Suntec REIT's 1Q20 results a big miss

  • Suntec REIT (SGX:T82U)’s 1Q20 results fell short of our expectations, as DPU dipped 27.7% y-o-y to 1.76 S cents. This formed 17.9% of our FY20 forecast. See Suntec REIT Announcements. The sharp decline was driven by
    1. a drop in distributable income from operations,
    2. retention of 10% of distribution (S$5.5m),
    3. absence of capital distributions (1Q19: S$6.5m) and
    4. larger unit base.
  • The retention of income was to conserve cash in anticipation of a muted 2Q20, due to the ‘circuit breaker’ period and rental concessions given to tenants.
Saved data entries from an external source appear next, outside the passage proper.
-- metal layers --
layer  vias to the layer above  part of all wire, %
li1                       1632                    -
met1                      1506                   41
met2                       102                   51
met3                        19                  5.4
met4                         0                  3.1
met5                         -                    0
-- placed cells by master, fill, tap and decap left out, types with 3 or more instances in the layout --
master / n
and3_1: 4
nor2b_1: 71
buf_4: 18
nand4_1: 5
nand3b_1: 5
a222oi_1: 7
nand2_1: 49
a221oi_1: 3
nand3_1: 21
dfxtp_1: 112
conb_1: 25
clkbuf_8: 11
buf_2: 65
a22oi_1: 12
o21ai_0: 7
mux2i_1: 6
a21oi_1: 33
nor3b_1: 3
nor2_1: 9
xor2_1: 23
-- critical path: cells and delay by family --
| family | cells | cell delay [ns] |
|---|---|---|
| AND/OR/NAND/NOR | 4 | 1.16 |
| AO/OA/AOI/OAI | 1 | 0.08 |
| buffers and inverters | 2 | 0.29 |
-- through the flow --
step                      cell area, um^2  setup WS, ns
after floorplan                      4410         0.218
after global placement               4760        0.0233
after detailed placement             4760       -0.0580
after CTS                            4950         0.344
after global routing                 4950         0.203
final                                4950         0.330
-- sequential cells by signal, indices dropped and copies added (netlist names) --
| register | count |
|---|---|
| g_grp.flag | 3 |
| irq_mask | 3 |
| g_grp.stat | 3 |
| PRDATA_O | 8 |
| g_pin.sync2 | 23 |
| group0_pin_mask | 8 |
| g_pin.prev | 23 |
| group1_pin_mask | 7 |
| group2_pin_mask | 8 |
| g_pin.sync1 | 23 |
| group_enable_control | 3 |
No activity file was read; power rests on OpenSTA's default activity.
<file path="src/core/drive_status_pkg.sv">
// Package: bit positions, telegram codes, reset values and carrier types of the status word packer
package drive_status_pkg;

	// ==================== Widths and reset values ====================
	localparam int              WORD_W     = 16;
	localparam int              TEL_W      = 8;
	localparam int              LIFE_W     = 4;
	localparam logic [15:0]     WORD_RESET = 16'h0000;
	localparam logic [3:0]      LIFE_RESET = 4'h0;
	localparam logic [3:0]      LIFE_STEP  = 4'h1;

	// ==================== Telegram numbers ====================
	localparam logic [7:0]      TEL_GEN1   = 8'h01;
	localparam logic [7:0]      TEL_GEN3   = 8'h03;
	localparam logic [7:0]      TEL_SPD102 = 8'h66;
	localparam logic [7:0]      TEL_SPD105 = 8'h69;
	localparam logic [7:0]      TEL_POS111 = 8'h6f;

	// ==================== Primary status word bits ====================
	localparam int              PSW_ON_READY    = 0;
	localparam int              PSW_READY_RUN   = 1;
	localparam int              PSW_RUN_EN      = 2;
	localparam int              PSW_FAULT       = 3;
	localparam int              PSW_NO_COAST    = 4;
	localparam int              PSW_NO_QUICK    = 5;
	localparam int              PSW_SW_INHIBIT  = 6;
	localparam int              PSW_ALARM       = 7;
	localparam int              PSW_TOL         = 8;
	localparam int              PSW_CTRL_REQ    = 9;
	localparam int              PSW_REACHED     = 10;
	localparam int              PSW_REF_SET     = 11;
	localparam int              PSW_TASK_ACK    = 12;
	localparam int              PSW_STANDSTILL  = 13;
	localparam int              PSW_TORQUE_CTRL = 14;

	// ==================== Secondary and auxiliary word bits ====================
	localparam int              SSW_RAMP_BYPASS = 4;
	localparam int              SSW_BRAKE_OPEN  = 5;
	localparam int              SSW_INTEG_INH   = 6;
	localparam int              SSW_FIXED_STOP  = 8;
	localparam int              SSW_LIFE_LSB    = 12;
	localparam int              AUX_INCHING     = 10;
	localparam int              AUX_HOMING      = 11;
	localparam int              AUX_DIRECT_SP   = 15;

	// ==================== Reserved bit masks per layout ====================
	localparam logic [15:0]     RSV_PRI_GENERAL = 16'hf800;
	localparam logic [15:0]     RSV_PRI_SPEED   = 16'hb800;
	localparam logic [15:0]     RSV_PRI_POS     = 16'hc000;
	localparam logic [15:0]     RSV_SEC_GENERAL = 16'h0eff;
	localparam logic [15:0]     RSV_SEC_SPEED   = 16'h0e8f;
	localparam logic [15:0]     RSV_AUX         = 16'h73ff;

	// ==================== Types ====================
	typedef enum logic [1:0] {LAYOUT_NONE, LAYOUT_GENERAL, LAYOUT_SPEED, LAYOUT_POS} layout_t;

	typedef enum logic [1:0] {ACK_IDLE, ACK_DROP, ACK_SET} ack_state_t;

	typedef struct packed {
		logic servo_ready;
		logic ready_to_run;
		logic run_enabled;
		logic fault;
		logic coast_stop_command;
		logic quick_stop_command;
		logic switch_on_inhibit;
		logic alarm;
		logic speed_in_tol;
		logic control_request;
		logic compare_reached;
		logic torque_ctrl;
		logic follow_err_in_tol;
		logic target_reached;
		logic ref_point_set;
		logic standstill;
		logic fixed_stop_active;
		logic ramp_bypassed;
		logic brake_released;
		logic integ_inhibited;
		logic inching_function;
		logic homing_active;
		logic direct_setpoint_input_mode;
	} drive_state_t;

	typedef struct packed {
		layout_t primary;
		layout_t secondary;
		logic    aux_en;
		logic    supported;
	} layout_sel_t;

endpackage

</file>
<file path="src/core/telegram_layout_decoder.sv">
// Decoder from telegram number to the word layouts it uses
`timescale 1ns/1ps
`default_nettype none
module telegram_layout_decoder (
	// Telegram selection
	input  wire logic [7:0]                   telegram,
	// Layout choice
	output var  drive_status_pkg::layout_sel_t sel
);
	import drive_status_pkg::*;

	// ==================== Layout table ====================
	// Unknown telegrams map to no layout so every word reads zero
	always_comb begin
		sel = '{primary: LAYOUT_NONE, secondary: LAYOUT_NONE, aux_en: 1'b0, supported: 1'b0};
		if (telegram == TEL_GEN1 || telegram == TEL_GEN3) begin
			sel = '{primary: LAYOUT_GENERAL, secondary: LAYOUT_GENERAL, aux_en: 1'b0, supported: 1'b1};
		end else if (telegram == TEL_SPD102 || telegram == TEL_SPD105) begin
			sel = '{primary: LAYOUT_SPEED, secondary: LAYOUT_SPEED, aux_en: 1'b0, supported: 1'b1};
		end else if (telegram == TEL_POS111) begin
			sel = '{primary: LAYOUT_POS, secondary: LAYOUT_GENERAL, aux_en: 1'b1, supported: 1'b1};
		end
	end

endmodule
`default_nettype wire

</file>
<file path="src/core/life_sign_counter.sv">
// Four-bit slave life sign counter, one step per transmitted cycle
`timescale 1ns/1ps
`default_nettype none
module life_sign_counter (
	// Clock and reset
	input  wire logic       clk,
	input  wire logic       reset_n,
	// Cycle strobe
	input  wire logic       step,
	// Count
	output logic [3:0]      count
);
	import drive_status_pkg::*;

	// ==================== Counter ====================
	// Wraps from 15 to 0 by plain 4-bit overflow
	always_ff @(posedge clk) begin
		if (!reset_n) begin
			count <= LIFE_RESET;
		end else if (step) begin
			count <= count + LIFE_STEP;
		end
	end

endmodule
`default_nettype wire

</file>
<file path="src/core/drive_status_word_packer.sv">
// Packer of the cyclic status words a servo drive returns to its fieldbus host
// Function
// - primary layout: speed for 102/105, positioning 111
// - secondary general for 1/3/111, extended 102/105
// - primary bits 0,1,2,9: ready, run, enable, request
// - primary bits 3,6,7: fault, inhibit, alarm
// - bits 4,5 set when stop commands inactive
// - speed bit 8: speed deviation within tolerance
// - speed bit 10: compare threshold reached
// - speed bit 14: torque control active
// - positioning bit 8: following error within tolerance
// - positioning bit 10: target position reached
// - positioning bit 11: reference point established
// - positioning bit 12 rises on task acceptance
// - positioning bit 13: drive at standstill
// - secondary bit 8: fixed stop travel active
// - secondary bits 15:12 carry slave life sign
// - extended secondary bit 4: ramp generator bypassed
// - extended bits 5,6: brake released, integrator inhibited
// - auxiliary bit 10: inching function active
// - auxiliary bit 11: homing active
// - auxiliary bit 15 follows direct setpoint mode
`timescale 1ns/1ps
`default_nettype none
module drive_status_word_packer (
	// Clock and reset
	input  wire logic                          CLK_SYS,
	input  wire logic                          RESET_N,
	// Telegram selection
	input  wire logic [7:0]                    TELEGRAM,
	// Communication cycle strobe
	input  wire logic                          CYCLE_TICK,
	// Drive state
	input  wire drive_status_pkg::drive_state_t DRIVE_STATE,
	// Positioning task handshake
	input  wire logic                          TASK_ACTIVATE,
	input  wire logic                          TASK_ACCEPTED,
	// Status words
	output logic [15:0]                        PRIMARY_STATUS_WORD,
	output logic [15:0]                        SECONDARY_STATUS_WORD,
	output logic [15:0]                        POSITIONING_AUX_STATUS_WORD,
	output logic                               STATUS_VALID,
	output logic                               TELEGRAM_UNSUPPORTED
);
	import drive_status_pkg::*;

	layout_sel_t  sel;
	layout_sel_t  sent_sel;
	logic [3:0]   life;
	ack_state_t   ack_state;
	ack_state_t   next_ack_state;
	logic         ack_bit;
	logic [15:0]  next_primary;
	logic [15:0]  next_secondary;
	logic [15:0]  next_aux;

	// ==================== Submodules ====================
	telegram_layout_decoder u_decoder (
		.telegram (TELEGRAM),
		.sel      (sel)
	);

	// Life sign steps only on cycles that actually send a word
	life_sign_counter u_life (
		.clk     (CLK_SYS),
		.reset_n (RESET_N),
		.step    (CYCLE_TICK),
		.count   (life)
	);

	// ==================== Task acknowledge handshake ====================
	// Bit 12 rises when a task is taken and falls when the host drops its
	// activate request. A task taken while the bit is still high first sends
	// one cycle with the bit low, so the host always sees a fresh rising edge.
	always_comb begin
		next_ack_state = ack_state;
		case (ack_state)
			ACK_IDLE: begin
				if (TASK_ACCEPTED) begin
					next_ack_state = ACK_SET;
				end
			end
			ACK_SET: begin
				if (TASK_ACCEPTED) begin
					next_ack_state = ACK_DROP;
				end else if (!TASK_ACTIVATE) begin
					next_ack_state = ACK_IDLE;
				end
			end
			ACK_DROP: begin
				if (CYCLE_TICK) begin
					next_ack_state = ACK_SET;
				end
			end
			default: begin
				next_ack_state = ACK_IDLE;
			end
		endcase
		if (sel.primary != LAYOUT_POS) begin
			next_ack_state = ACK_IDLE;
		end
	end

	always_ff @(posedge CLK_SYS) begin
		if (!RESET_N) begin
			ack_state <= ACK_IDLE;
		end else begin
			ack_state <= next_ack_state;
		end
	end

	assign ack_bit = (ack_state == ACK_SET);

	// ==================== Primary word assembly ====================
	// Reserved bits stay at zero because the word starts from zero
	always_comb begin
		next_primary = WORD_RESET;
		if (sel.primary != LAYOUT_NONE) begin
			next_primary[PSW_ON_READY]   = DRIVE_STATE.servo_ready;
			next_primary[PSW_READY_RUN]  = DRIVE_STATE.ready_to_run;
			next_primary[PSW_RUN_EN]     = DRIVE_STATE.run_enabled;
			next_primary[PSW_CTRL_REQ]   = DRIVE_STATE.control_request;
			next_primary[PSW_FAULT]      = DRIVE_STATE.fault;
			next_primary[PSW_SW_INHIBIT] = DRIVE_STATE.switch_on_inhibit;
			next_primary[PSW_ALARM]      = DRIVE_STATE.alarm;
			next_primary[PSW_NO_COAST]   = !DRIVE_STATE.coast_stop_command;
			next_primary[PSW_NO_QUICK]   = !DRIVE_STATE.quick_stop_command;
		end
		if (sel.primary == LAYOUT_GENERAL || sel.primary == LAYOUT_SPEED) begin
			next_primary[PSW_TOL]     = DRIVE_STATE.speed_in_tol;
			next_primary[PSW_REACHED] = DRIVE_STATE.compare_reached;
		end
		if (sel.primary == LAYOUT_SPEED) begin
			next_primary[PSW_TORQUE_CTRL] = DRIVE_STATE.torque_ctrl;
		end
		if (sel.primary == LAYOUT_POS) begin
			next_primary[PSW_TOL]        = DRIVE_STATE.follow_err_in_tol;
			next_primary[PSW_REACHED]    = DRIVE_STATE.target_reached;
			next_primary[PSW_REF_SET]    = DRIVE_STATE.ref_point_set;
			next_primary[PSW_TASK_ACK]   = ack_bit;
			next_primary[PSW_STANDSTILL] = DRIVE_STATE.standstill;
		end
	end

	// ==================== Secondary and auxiliary word assembly ====================
	always_comb begin
		next_secondary = WORD_RESET;
		next_aux       = WORD_RESET;
		if (sel.secondary != LAYOUT_NONE) begin
			next_secondary[SSW_FIXED_STOP] = DRIVE_STATE.fixed_stop_active;
			next_secondary[SSW_LIFE_LSB +: LIFE_W] = life;
		end
		if (sel.secondary == LAYOUT_SPEED) begin
			next_secondary[SSW_RAMP_BYPASS] = DRIVE_STATE.ramp_bypassed;
			next_secondary[SSW_BRAKE_OPEN]  = DRIVE_STATE.brake_released;
			next_secondary[SSW_INTEG_INH]   = DRIVE_STATE.integ_inhibited;
		end
		if (sel.aux_en) begin
			next_aux[AUX_INCHING]   = DRIVE_STATE.inching_function;
			next_aux[AUX_HOMING]    = DRIVE_STATE.homing_active;
			next_aux[AUX_DIRECT_SP] = DRIVE_STATE.direct_setpoint_input_mode;
		end
	end

	// ==================== Transmit registers ====================
	// Words are snapshots taken on the cycle strobe, so the host sees a
	// coherent set even while the drive state changes between cycles.
	always_ff @(posedge CLK_SYS) begin
		if (!RESET_N) begin
			PRIMARY_STATUS_WORD         <= WORD_RESET;
			SECONDARY_STATUS_WORD       <= WORD_RESET;
			POSITIONING_AUX_STATUS_WORD <= WORD_RESET;
			sent_sel                    <= '{primary: LAYOUT_NONE, secondary: LAYOUT_NONE,
			                                 aux_en: 1'b0, supported: 1'b0};
		end else if (CYCLE_TICK) begin
			PRIMARY_STATUS_WORD         <= next_primary;
			SECONDARY_STATUS_WORD       <= next_secondary;
			POSITIONING_AUX_STATUS_WORD <= next_aux;
			sent_sel                    <= sel;
		end
	end

	// Valid pulse follows the strobe; the telegram flag is registered on every clock
	always_ff @(posedge CLK_SYS) begin
		if (!RESET_N) begin
			STATUS_VALID         <= 1'b0;
			TELEGRAM_UNSUPPORTED <= 1'b0;
		end else begin
			STATUS_VALID         <= CYCLE_TICK;
			TELEGRAM_UNSUPPORTED <= !sel.supported;
		end
	end

	// ==================== Assertions ====================
	property p_control_bits;
		@(posedge CLK_SYS) disable iff (!RESET_N)
		(CYCLE_TICK && sel.supported) |=>
			PRIMARY_STATUS_WORD[PSW_ON_READY] == $past(DRIVE_STATE.servo_ready) &&
			PRIMARY_STATUS_WORD[PSW_READY_RUN] == $past(DRIVE_STATE.ready_to_run) &&
			PRIMARY_STATUS_WORD[PSW_RUN_EN] == $past(DRIVE_STATE.run_enabled) &&
			PRIMARY_STATUS_WORD[PSW_CTRL_REQ] == $past(DRIVE_STATE.control_request);
	endproperty
	a_control_bits: assert property (p_control_bits) else $error("Ready or request bit wrong");

	property p_fault_bits;
		@(posedge CLK_SYS) disable iff (!RESET_N)
		(CYCLE_TICK && sel.supported) |=>
			PRIMARY_STATUS_WORD[PSW_FAULT] == $past(DRIVE_STATE.fault) &&
			PRIMARY_STATUS_WORD[PSW_SW_INHIBIT] == $past(DRIVE_STATE.switch_on_inhibit) &&
			PRIMARY_STATUS_WORD[PSW_ALARM] == $past(DRIVE_STATE.alarm);
	endproperty
	a_fault_bits: assert property (p_fault_bits) else $error("Fault or alarm bit wrong");

	property p_stop_bits;
		@(posedge CLK_SYS) disable iff (!RESET_N)
		(CYCLE_TICK && sel.supported) |=>
			PRIMARY_STATUS_WORD[PSW_NO_COAST] != $past(DRIVE_STATE.coast_stop_command) &&
			PRIMARY_STATUS_WORD[PSW_NO_QUICK] != $past(DRIVE_STATE.quick_stop_command);
	endproperty
	a_stop_bits: assert property (p_stop_bits) else $error("Stop bits not inverted");

	property p_speed_layout;
		@(posedge CLK_SYS) disable iff (!RESET_N)
		(CYCLE_TICK && sel.primary == LAYOUT_SPEED) |=>
			PRIMARY_STATUS_WORD[PSW_TOL] == $past(DRIVE_STATE.speed_in_tol) &&
			PRIMARY_STATUS_WORD[PSW_REACHED] == $past(DRIVE_STATE.compare_reached) &&
			PRIMARY_STATUS_WORD[PSW_TORQUE_CTRL] == $past(DRIVE_STATE.torque_ctrl);
	endproperty
	a_speed_layout: assert property (p_speed_layout) else $error("Speed layout bits wrong");

	property p_pos_layout;
		@(posedge CLK_SYS) disable iff (!RESET_N)
		(CYCLE_TICK && sel.primary == LAYOUT_POS) |=>
			PRIMARY_STATUS_WORD[PSW_TOL] == $past(DRIVE_STATE.follow_err_in_tol) &&
			PRIMARY_STATUS_WORD[PSW_REACHED] == $past(DRIVE_STATE.target_reached) &&
			PRIMARY_STATUS_WORD[PSW_REF_SET] == $past(DRIVE_STATE.ref_point_set) &&
			PRIMARY_STATUS_WORD[PSW_STANDSTILL] == $past(DRIVE_STATE.standstill);
	endproperty
	a_pos_layout: assert property (p_pos_layout) else $error("Positioning layout bits wrong");

	property p_task_ack;
		@(posedge CLK_SYS) disable iff (!RESET_N)
		(CYCLE_TICK && ack_state == ACK_DROP && sel.primary == LAYOUT_POS) |=>
			!PRIMARY_STATUS_WORD[PSW_TASK_ACK] ##0 (ack_state == ACK_SET || sel.primary != LAYOUT_POS);
	endproperty
	a_task_ack: assert property (p_task_ack) else $error("Task acknowledge edge not forced");

	property p_life_sign;
		@(posedge CLK_SYS) disable iff (!RESET_N)
		(CYCLE_TICK && sel.secondary != LAYOUT_NONE) |=>
			SECONDARY_STATUS_WORD[15:12] == $past(life) && life == 4'($past(life) + LIFE_STEP);
	endproperty
	a_life_sign: assert property (p_life_sign) else $error("Life sign not placed or stepped");

	property p_secondary_bits;
		@(posedge CLK_SYS) disable iff (!RESET_N)
		(CYCLE_TICK && sel.secondary == LAYOUT_SPEED) |=>
			SECONDARY_STATUS_WORD[SSW_FIXED_STOP] == $past(DRIVE_STATE.fixed_stop_active) &&
			SECONDARY_STATUS_WORD[SSW_RAMP_BYPASS] == $past(DRIVE_STATE.ramp_bypassed) &&
			SECONDARY_STATUS_WORD[SSW_BRAKE_OPEN] == $past(DRIVE_STATE.brake_released) &&
			SECONDARY_STATUS_WORD[SSW_INTEG_INH] == $past(DRIVE_STATE.integ_inhibited);
	endproperty
	a_secondary_bits: assert property (p_secondary_bits) else $error("Extended secondary bits wrong");

	property p_aux_bits;
		@(posedge CLK_SYS) disable iff (!RESET_N)
		(CYCLE_TICK && sel.aux_en) |=>
			POSITIONING_AUX_STATUS_WORD[AUX_INCHING] == $past(DRIVE_STATE.inching_function) &&
			POSITIONING_AUX_STATUS_WORD[AUX_HOMING] == $past(DRIVE_STATE.homing_active) &&
			POSITIONING_AUX_STATUS_WORD[AUX_DIRECT_SP] == $past(DRIVE_STATE.direct_setpoint_input_mode);
	endproperty
	a_aux_bits: assert property (p_aux_bits) else $error("Auxiliary word bits wrong");

	property p_reserved_zero;
		@(posedge CLK_SYS) disable iff (!RESET_N)
		STATUS_VALID |->
			(sent_sel.primary != LAYOUT_GENERAL || (PRIMARY_STATUS_WORD & RSV_PRI_GENERAL) == WORD_RESET) &&
			(sent_sel.primary != LAYOUT_SPEED || (PRIMARY_STATUS_WORD & RSV_PRI_SPEED) == WORD_RESET) &&
			(sent_sel.primary != LAYOUT_POS || (PRIMARY_STATUS_WORD & RSV_PRI_POS) == WORD_RESET) &&
			(sent_sel.secondary != LAYOUT_GENERAL || (SECONDARY_STATUS_WORD & RSV_SEC_GENERAL) == WORD_RESET) &&
			(sent_sel.secondary != LAYOUT_SPEED || (SECONDARY_STATUS_WORD & RSV_SEC_SPEED) == WORD_RESET) &&
			(POSITIONING_AUX_STATUS_WORD & RSV_AUX) == WORD_RESET;
	endproperty
	a_reserved_zero: assert property (p_reserved_zero) else $error("Reserved bit set");

	property p_layout_select;
		@(posedge CLK_SYS) disable iff (!RESET_N)
		(CYCLE_TICK && TELEGRAM == TEL_POS111) |=>
			sent_sel.primary == LAYOUT_POS && sent_sel.secondary == LAYOUT_GENERAL && STATUS_VALID;
	endproperty
	a_layout_select: assert property (p_layout_select) else $error("Telegram 111 layout wrong");

	property p_general_secondary;
		@(posedge CLK_SYS) disable iff (!RESET_N)
		(CYCLE_TICK && sel.secondary == LAYOUT_GENERAL) |=>
			SECONDARY_STATUS_WORD[SSW_FIXED_STOP] == $past(DRIVE_STATE.fixed_stop_active);
	endproperty
	a_general_secondary: assert property (p_general_secondary) else $error("General secondary bit wrong");

	// A refused telegram must not leak any drive state to the host
	property p_unsupported_zero;
		@(posedge CLK_SYS) disable iff (!RESET_N)
		(CYCLE_TICK && !sel.supported) |=>
			PRIMARY_STATUS_WORD == WORD_RESET && SECONDARY_STATUS_WORD == WORD_RESET &&
			POSITIONING_AUX_STATUS_WORD == WORD_RESET && TELEGRAM_UNSUPPORTED;
	endproperty
	a_unsupported_zero: assert property (p_unsupported_zero) else $error("Unsupported telegram word not zero");

	// Without a strobe the host must keep reading the last coherent set
	property p_words_hold;
		@(posedge CLK_SYS) disable iff (!RESET_N)
		!CYCLE_TICK |=>
			$stable(PRIMARY_STATUS_WORD) && $stable(SECONDARY_STATUS_WORD) &&
			$stable(POSITIONING_AUX_STATUS_WORD) && !STATUS_VALID;
	endproperty
	a_words_hold: assert property (p_words_hold) else $error("Words changed without a cycle strobe");

	property p_valid_pulse;
		@(posedge CLK_SYS) disable iff (!RESET_N)
		CYCLE_TICK |=> STATUS_VALID;
	endproperty
	a_valid_pulse: assert property (p_valid_pulse) else $error("Valid pulse missing after strobe");

	property p_ack_rise;
		@(posedge CLK_SYS) disable iff (!RESET_N)
		(ack_state == ACK_IDLE && TASK_ACCEPTED && sel.primary == LAYOUT_POS) |=> ack_state == ACK_SET;
	endproperty
	a_ack_rise: assert property (p_ack_rise) else $error("Accepted task not acknowledged");

	property p_ack_release;
		@(posedge CLK_SYS) disable iff (!RESET_N)
		(ack_state == ACK_SET && !TASK_ACCEPTED && !TASK_ACTIVATE) |=> ack_state == ACK_IDLE;
	endproperty
	a_ack_release: assert property (p_ack_release) else $error("Task acknowledge not released");

	// Main scenarios reached
	c_speed_word: cover property (@(posedge CLK_SYS) disable iff (!RESET_N)
		CYCLE_TICK && sel.primary == LAYOUT_SPEED);
	c_task_ack: cover property (@(posedge CLK_SYS) disable iff (!RESET_N)
		CYCLE_TICK && ack_state == ACK_DROP);
	c_life_wrap: cover property (@(posedge CLK_SYS) disable iff (!RESET_N)
		CYCLE_TICK && life == 4'hf);
	c_unsupported: cover property (@(posedge CLK_SYS) disable iff (!RESET_N)
		CYCLE_TICK && !sel.supported);

endmodule
`default_nettype wire

</file>
<file path="config.mk">
export PLATFORM = sky130hd
export DESIGN_NAME = drive_status_word_packer
export DESIGN_NICKNAME = d
export VERILOG_FILES = /design/src/core/drive_status_pkg.sv /design/src/core/telegram_layout_decoder.sv /design/src/core/life_sign_counter.sv /design/src/core/drive_status_word_packer.sv
export SDC_FILE = /design/constraint.sdc
export NUM_CORES = 1
export LEC_CHECK = 0
export BUFFER_PORTS_ARGS = -buffer_cell sky130_fd_sc_hd__buf_2
export CORE_MARGIN = 4
export CORE_UTILIZATION = 30
export CTS_CLUSTER_DIAMETER = 80
export DETAILED_ROUTE_END_ITERATION = 10
export GPL_ROUTABILITY_DRIVEN = 0
export PLACE_DENSITY = 0.59
export SYNTH_ARGS = -nofsm -noshare
export SYNTH_HDL_FRONTEND = slang
export SYNTH_SLANG_ARGS = --single-unit
</file>
<file path="constraint.sdc">
create_clock -name CLK_SYS -period 2.1 [get_ports CLK_SYS]
set_clock_uncertainty 0.1 [all_clocks]
set_input_delay 0.315 -clock CLK_SYS [delete_from_list [all_inputs] [get_ports CLK_SYS]]
set_output_delay 0.315 -clock CLK_SYS [all_outputs]
set_load 0.02 [all_outputs]
</file>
Weakness expected at Retail and Convention business; office to be more resilient

  • One of the main drags on Suntec REIT’s performance was its Convention business, which saw a NPI of -S$1.7m due to a 47.2% y-o-y fall in the number of events. This weakness is expected to continue as the more profitable international and large scale events may not come back this year.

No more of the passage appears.